*** Begin section ***

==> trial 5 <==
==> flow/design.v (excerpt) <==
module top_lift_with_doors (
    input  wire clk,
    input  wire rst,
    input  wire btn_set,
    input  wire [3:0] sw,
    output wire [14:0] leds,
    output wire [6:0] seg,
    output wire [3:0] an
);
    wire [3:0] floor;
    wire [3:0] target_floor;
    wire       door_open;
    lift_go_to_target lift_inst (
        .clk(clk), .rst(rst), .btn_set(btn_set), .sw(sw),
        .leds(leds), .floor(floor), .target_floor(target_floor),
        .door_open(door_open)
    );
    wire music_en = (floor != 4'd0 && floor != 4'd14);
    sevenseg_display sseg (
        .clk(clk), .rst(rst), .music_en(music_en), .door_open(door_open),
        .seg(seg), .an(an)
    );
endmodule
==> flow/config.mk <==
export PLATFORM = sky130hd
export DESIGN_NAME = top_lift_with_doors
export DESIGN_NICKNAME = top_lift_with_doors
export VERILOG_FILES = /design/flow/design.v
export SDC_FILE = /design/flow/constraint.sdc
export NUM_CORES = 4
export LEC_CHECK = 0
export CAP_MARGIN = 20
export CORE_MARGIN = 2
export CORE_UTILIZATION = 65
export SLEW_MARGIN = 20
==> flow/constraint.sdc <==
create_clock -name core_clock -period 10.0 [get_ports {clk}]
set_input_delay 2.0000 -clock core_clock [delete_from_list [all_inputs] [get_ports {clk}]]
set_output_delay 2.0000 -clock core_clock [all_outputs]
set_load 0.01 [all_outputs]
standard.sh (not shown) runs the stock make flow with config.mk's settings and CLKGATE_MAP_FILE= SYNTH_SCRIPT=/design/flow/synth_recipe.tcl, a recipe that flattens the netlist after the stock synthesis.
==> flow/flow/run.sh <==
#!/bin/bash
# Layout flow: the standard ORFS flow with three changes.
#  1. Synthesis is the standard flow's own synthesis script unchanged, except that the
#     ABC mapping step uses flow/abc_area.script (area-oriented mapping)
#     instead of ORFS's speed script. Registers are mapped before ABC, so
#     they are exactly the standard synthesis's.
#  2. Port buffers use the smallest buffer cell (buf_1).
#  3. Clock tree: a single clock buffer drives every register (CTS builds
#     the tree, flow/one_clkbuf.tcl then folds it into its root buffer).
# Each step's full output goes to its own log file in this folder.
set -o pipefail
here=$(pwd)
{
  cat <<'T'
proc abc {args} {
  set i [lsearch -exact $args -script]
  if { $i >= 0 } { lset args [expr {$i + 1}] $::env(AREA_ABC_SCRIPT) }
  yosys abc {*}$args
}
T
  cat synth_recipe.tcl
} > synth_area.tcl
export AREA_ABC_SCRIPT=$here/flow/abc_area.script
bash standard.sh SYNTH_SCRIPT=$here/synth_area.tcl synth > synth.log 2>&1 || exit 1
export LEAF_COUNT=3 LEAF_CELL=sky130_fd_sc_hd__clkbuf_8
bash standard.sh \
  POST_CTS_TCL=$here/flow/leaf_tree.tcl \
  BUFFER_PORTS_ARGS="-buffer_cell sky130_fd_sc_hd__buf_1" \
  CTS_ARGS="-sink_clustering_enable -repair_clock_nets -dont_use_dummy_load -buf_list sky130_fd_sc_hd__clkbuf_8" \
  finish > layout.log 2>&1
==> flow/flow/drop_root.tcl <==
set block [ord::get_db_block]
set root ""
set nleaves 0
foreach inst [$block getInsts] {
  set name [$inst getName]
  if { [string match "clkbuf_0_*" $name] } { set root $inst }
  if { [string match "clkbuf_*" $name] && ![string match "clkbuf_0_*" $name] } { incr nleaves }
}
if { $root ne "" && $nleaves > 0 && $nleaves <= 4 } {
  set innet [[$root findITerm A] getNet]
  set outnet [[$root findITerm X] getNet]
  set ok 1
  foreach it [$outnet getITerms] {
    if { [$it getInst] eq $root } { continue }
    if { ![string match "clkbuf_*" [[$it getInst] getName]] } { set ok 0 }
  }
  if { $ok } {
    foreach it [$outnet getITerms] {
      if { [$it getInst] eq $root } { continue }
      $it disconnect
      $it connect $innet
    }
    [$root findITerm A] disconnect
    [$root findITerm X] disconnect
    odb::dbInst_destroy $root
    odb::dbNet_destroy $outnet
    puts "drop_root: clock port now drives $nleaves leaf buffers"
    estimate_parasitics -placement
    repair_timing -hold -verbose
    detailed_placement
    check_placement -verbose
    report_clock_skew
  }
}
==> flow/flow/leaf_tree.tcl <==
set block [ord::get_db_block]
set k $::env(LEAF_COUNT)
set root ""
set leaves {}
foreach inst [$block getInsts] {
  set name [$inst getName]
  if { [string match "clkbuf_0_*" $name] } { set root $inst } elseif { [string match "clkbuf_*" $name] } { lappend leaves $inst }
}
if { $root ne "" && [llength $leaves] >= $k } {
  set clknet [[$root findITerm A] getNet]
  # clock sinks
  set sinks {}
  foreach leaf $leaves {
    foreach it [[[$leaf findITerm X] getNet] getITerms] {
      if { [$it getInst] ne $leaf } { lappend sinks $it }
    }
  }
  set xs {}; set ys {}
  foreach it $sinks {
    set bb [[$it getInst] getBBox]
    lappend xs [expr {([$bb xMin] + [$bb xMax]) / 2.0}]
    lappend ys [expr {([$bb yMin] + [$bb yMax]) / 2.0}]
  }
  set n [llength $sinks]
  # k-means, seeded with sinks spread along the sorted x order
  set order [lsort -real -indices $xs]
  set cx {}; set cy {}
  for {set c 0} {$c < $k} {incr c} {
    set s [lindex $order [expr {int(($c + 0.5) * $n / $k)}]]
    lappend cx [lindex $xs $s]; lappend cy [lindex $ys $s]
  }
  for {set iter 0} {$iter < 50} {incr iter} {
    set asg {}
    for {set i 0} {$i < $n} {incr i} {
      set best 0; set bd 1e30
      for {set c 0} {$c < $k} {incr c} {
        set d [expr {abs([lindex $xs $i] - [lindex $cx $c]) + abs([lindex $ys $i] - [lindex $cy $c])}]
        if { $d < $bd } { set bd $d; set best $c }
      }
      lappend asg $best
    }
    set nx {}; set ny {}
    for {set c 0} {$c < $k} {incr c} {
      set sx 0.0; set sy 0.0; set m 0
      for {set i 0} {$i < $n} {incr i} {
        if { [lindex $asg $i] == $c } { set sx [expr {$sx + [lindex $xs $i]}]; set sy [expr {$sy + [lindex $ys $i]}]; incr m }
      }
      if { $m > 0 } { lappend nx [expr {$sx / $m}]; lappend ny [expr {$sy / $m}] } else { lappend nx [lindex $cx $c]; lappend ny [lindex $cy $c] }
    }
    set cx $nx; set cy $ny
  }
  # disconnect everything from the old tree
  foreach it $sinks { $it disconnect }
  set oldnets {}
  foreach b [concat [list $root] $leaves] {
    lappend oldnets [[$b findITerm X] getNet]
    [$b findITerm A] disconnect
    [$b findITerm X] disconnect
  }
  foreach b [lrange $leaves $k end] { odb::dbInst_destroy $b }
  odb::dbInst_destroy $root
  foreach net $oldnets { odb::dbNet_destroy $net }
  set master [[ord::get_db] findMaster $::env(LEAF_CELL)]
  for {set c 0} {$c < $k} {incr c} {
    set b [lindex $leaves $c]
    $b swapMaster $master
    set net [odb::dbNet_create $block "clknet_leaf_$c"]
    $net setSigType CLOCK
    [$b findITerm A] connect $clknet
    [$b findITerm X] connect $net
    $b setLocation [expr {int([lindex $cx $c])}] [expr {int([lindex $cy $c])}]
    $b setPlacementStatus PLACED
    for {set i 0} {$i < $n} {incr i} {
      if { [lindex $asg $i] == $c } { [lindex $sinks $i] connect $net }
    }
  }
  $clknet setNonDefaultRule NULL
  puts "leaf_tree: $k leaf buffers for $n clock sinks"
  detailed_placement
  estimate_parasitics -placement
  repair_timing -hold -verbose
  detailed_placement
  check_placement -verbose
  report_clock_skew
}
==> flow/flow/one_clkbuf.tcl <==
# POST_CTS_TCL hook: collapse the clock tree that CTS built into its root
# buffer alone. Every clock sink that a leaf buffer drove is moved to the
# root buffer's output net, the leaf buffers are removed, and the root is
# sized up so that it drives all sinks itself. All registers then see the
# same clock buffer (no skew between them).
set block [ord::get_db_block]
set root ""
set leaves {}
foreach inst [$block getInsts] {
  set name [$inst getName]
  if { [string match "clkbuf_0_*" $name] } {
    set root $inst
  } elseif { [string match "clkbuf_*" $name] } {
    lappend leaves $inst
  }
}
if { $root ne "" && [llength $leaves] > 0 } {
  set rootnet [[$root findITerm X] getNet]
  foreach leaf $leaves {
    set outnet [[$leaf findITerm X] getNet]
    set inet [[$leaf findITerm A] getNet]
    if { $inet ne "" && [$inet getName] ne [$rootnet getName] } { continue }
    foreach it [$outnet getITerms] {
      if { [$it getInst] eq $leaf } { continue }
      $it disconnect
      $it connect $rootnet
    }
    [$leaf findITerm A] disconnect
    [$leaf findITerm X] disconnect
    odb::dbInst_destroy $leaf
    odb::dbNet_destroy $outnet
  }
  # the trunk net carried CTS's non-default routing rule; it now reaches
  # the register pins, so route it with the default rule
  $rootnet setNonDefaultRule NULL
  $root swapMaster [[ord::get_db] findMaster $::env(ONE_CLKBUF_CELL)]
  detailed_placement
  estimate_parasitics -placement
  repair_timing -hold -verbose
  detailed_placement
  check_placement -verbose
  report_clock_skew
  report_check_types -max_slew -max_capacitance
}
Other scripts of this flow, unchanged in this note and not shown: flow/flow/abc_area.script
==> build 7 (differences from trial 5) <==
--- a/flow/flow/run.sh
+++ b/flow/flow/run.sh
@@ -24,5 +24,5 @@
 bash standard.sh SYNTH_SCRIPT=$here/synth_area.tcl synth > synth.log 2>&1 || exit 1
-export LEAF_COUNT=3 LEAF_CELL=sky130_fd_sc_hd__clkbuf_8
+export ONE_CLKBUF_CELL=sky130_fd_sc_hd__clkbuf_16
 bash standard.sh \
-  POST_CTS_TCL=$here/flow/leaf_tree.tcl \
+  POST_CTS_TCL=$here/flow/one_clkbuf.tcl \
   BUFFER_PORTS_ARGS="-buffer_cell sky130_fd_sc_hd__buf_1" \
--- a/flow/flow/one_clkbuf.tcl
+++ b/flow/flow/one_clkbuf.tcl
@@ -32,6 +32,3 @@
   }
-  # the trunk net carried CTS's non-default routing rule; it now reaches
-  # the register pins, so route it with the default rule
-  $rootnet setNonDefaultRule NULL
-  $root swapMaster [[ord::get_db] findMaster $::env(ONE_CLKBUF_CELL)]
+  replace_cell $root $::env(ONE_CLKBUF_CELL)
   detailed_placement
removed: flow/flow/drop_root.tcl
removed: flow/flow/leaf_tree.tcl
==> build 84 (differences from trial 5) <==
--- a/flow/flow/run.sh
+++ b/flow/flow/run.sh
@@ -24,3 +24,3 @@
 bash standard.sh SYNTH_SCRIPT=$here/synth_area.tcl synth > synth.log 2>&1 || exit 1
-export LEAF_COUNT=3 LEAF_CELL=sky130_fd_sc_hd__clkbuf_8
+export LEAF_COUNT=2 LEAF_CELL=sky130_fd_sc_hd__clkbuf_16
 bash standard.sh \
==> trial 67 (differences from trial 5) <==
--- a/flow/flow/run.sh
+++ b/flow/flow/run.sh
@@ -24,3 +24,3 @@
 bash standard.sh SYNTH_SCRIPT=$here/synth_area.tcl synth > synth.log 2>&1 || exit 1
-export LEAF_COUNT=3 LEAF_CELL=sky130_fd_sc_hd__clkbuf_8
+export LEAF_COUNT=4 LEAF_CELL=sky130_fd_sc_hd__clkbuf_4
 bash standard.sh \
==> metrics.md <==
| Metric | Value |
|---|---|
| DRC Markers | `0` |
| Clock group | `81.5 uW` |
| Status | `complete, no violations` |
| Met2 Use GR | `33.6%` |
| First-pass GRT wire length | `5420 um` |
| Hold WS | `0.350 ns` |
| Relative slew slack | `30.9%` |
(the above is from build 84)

*** End section ***

Read through the lines above and collect those that contain the string "reaches".

* _Answer to the exercise_
  # the trunk net carried CTS's non-default routing rule; it now reaches
-  # the trunk net carried CTS's non-default routing rule; it now reaches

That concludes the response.